To navigate in its environment, the robot needs the ability to plan paths from its estimated pose in the map to target locations. We apply A* search to find shortest paths in the grid map. As heuristics we use the Euclidean distance to the target location. The grid cells can be traversed to their direct neighbors. The cost of a traversation to a cell is composed of the travelled Euclidean distance and an obstacle-density cost which is proportional to the distance to the closest obstacle in the map. To be able to treat the robot as a point, we increase the obstacles in the map with the robot radius. By this, obstacle-free paths are found that trade off shortness and distance to obstacles. After a shortest path to the target location has been determined, the path is compressed to a list of waypoints. We generate waypoints when a specific travel distance to the previous waypoint has been reached or at locations on the path with high curvature.

Local Obstacle Avoidance

The global path planning module only regards obstacles which are registered in the map. To navigate in dynamic and changing environments, we implemented local path planning and obstacle avoidance. Its target location is the next waypoint in the planned path of the global path planning module. From the sensor readings, we estimate a local occupancy grid map. Again, the obstacles are enlarged by the robot's shape.
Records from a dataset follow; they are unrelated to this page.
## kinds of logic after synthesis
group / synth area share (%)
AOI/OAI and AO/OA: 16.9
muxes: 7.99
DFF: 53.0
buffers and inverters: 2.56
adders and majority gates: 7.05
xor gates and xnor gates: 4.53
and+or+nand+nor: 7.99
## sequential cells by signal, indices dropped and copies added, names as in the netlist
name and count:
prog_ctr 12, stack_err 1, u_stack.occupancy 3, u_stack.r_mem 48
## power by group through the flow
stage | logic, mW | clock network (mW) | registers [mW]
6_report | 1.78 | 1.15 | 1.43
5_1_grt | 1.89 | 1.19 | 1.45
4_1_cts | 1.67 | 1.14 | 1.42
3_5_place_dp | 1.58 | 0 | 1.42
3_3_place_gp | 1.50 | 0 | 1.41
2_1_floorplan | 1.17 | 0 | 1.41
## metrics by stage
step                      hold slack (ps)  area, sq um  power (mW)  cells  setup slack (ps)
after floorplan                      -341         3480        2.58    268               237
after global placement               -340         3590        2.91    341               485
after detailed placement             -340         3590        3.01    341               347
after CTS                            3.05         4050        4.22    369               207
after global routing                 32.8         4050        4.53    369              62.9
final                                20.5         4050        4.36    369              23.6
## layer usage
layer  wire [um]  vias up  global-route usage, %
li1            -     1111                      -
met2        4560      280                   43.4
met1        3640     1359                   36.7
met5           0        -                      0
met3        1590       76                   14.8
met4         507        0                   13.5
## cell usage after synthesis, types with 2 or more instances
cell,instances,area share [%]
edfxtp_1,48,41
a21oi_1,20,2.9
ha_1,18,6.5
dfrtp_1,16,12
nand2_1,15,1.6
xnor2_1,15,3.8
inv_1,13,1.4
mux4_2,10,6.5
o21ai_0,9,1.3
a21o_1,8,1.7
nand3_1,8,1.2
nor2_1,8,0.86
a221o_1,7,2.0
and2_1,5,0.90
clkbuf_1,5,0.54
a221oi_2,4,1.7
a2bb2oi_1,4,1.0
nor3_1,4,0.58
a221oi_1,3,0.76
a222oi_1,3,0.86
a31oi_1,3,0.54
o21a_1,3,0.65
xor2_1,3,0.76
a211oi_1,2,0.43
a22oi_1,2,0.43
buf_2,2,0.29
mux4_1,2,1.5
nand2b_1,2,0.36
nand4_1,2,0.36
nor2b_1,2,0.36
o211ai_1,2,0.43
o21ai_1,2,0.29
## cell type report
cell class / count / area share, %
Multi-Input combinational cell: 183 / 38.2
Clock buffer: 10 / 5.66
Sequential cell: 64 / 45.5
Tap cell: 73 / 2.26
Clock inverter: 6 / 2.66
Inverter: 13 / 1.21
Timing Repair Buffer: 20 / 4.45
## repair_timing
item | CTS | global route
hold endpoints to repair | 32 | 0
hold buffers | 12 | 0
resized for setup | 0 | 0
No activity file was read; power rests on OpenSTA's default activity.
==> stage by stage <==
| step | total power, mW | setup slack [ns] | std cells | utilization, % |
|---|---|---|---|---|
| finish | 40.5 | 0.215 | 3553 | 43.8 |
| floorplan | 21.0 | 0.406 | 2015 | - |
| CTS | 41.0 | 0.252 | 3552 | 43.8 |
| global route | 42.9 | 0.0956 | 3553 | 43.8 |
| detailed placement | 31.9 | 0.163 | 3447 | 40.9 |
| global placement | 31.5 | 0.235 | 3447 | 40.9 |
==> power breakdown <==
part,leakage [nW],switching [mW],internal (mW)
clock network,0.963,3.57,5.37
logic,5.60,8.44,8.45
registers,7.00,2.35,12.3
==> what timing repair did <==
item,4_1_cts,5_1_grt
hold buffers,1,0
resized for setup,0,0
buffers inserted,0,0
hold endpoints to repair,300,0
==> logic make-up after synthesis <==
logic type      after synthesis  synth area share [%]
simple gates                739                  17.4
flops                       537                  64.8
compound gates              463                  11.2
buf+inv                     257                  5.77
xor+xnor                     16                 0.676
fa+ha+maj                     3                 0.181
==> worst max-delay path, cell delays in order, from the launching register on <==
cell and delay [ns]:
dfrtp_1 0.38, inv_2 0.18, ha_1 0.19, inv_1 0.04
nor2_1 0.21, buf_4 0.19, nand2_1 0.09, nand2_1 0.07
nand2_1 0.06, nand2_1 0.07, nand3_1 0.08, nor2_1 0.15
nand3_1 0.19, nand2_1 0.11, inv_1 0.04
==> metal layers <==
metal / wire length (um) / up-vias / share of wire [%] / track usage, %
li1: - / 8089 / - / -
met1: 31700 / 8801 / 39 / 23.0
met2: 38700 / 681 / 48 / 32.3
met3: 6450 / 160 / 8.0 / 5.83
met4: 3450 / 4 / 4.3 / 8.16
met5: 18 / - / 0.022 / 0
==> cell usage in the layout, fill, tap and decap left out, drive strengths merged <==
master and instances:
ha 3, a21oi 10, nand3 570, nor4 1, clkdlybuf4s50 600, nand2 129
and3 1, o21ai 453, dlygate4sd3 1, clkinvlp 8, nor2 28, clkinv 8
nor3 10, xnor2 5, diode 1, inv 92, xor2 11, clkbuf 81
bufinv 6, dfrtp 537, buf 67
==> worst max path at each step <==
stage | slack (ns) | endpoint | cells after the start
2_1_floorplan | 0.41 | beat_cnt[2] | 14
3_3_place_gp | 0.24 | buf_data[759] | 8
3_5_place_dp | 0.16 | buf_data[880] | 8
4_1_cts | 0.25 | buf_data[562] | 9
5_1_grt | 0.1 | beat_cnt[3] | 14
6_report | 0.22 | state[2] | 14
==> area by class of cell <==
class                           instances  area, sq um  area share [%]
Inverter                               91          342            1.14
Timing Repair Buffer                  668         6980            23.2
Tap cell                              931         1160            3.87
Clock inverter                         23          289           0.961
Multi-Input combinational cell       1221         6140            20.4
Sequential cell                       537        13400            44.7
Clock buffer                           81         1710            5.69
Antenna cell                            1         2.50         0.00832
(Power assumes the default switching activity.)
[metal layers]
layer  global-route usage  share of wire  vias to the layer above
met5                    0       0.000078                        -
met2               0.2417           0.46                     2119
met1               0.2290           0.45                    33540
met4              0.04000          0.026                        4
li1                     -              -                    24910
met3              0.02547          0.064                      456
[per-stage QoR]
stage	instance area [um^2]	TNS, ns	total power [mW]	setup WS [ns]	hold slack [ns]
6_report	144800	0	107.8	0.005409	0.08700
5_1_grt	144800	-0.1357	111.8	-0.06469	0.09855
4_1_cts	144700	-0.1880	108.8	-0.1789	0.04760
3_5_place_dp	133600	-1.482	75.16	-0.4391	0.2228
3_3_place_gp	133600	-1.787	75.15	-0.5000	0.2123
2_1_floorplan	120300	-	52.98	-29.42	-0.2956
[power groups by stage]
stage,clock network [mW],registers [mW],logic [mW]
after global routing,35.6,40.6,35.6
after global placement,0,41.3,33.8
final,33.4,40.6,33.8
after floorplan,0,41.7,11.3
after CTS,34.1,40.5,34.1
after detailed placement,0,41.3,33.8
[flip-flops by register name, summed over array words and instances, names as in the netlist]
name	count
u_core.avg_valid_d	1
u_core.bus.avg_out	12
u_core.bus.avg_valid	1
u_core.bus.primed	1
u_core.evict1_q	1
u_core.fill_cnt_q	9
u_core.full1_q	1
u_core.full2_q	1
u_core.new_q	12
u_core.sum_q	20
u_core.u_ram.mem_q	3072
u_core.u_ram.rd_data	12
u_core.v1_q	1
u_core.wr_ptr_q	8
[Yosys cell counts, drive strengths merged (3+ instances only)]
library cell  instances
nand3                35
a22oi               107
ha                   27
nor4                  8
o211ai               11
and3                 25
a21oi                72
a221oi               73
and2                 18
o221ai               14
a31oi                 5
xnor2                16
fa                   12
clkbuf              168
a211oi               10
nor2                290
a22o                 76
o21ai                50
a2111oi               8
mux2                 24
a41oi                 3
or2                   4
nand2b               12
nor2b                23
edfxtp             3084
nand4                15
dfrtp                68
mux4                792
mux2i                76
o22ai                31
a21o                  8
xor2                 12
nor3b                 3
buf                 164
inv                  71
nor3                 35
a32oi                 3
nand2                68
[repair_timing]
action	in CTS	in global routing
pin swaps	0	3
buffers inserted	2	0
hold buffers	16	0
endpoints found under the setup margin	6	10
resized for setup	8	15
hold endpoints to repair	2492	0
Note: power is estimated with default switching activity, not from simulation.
===== config.mk =====
export PLATFORM = sky130hd
export DESIGN_NAME = count_ones_sched
export DESIGN_NICKNAME = d
export VERILOG_FILES = /design/src/rtl/count_ones_sched_pkg.sv /design/src/rtl/rr_arbiter.sv /design/src/rtl/count_ones_sched.sv
export SDC_FILE = /design/constraint.sdc
export NUM_CORES = 1
export LEC_CHECK = 0
export ABC_AREA = 1
export CORE_UTILIZATION = 40
export CTS_CLUSTER_SIZE = 12
export DETAILED_ROUTE_END_ITERATION = 8
export PLACE_DENSITY = 0.89
export SLEW_MARGIN = 20
export SYNTH_ARGS = -nofsm -noshare
export SYNTH_HDL_FRONTEND = slang
export SYNTH_HIERARCHICAL = 1
export SYNTH_SLANG_ARGS = --single-unit
export TNS_END_PERCENT = 20

===== constraint.sdc =====
create_clock -name clk -period 2.9 [get_ports clk]
set_input_delay 0.58 -clock clk [delete_from_list [all_inputs] [get_ports clk]]
set_output_delay 0.58 -clock clk [all_outputs]
set_load 0.01 [all_outputs]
A shortest path through the visible obstacle-free area is planned to the target location by A* which also uses obstacle-density as a path cost component. The omnidirectional driving capability of our mobile base simplifies the execution of the planned path significantly.

Semantic Map Acquisition

So far, we detailed how our robot localizes and navigates in a given occupancy grid map. To acquire these maps in unknown environments, we apply a FastSLAM2 approach to the Simultaneous Localization and Mapping (SLAM) problem. In this approach, the posterior over trajectory and map given motion commands and sensor readings is estimated with a set of weighted particles. By factorisation of the SLAM posterior, Rao-Blackwellization can be applied to the SLAM problem: The particles contain discrete trajectory estimates and individual closed-form map estimates in the form of occupancy grid maps. Finally, the estimated grid map can be augmented with semantic information like table height or object locations which is used for navigation and manipulation purposes.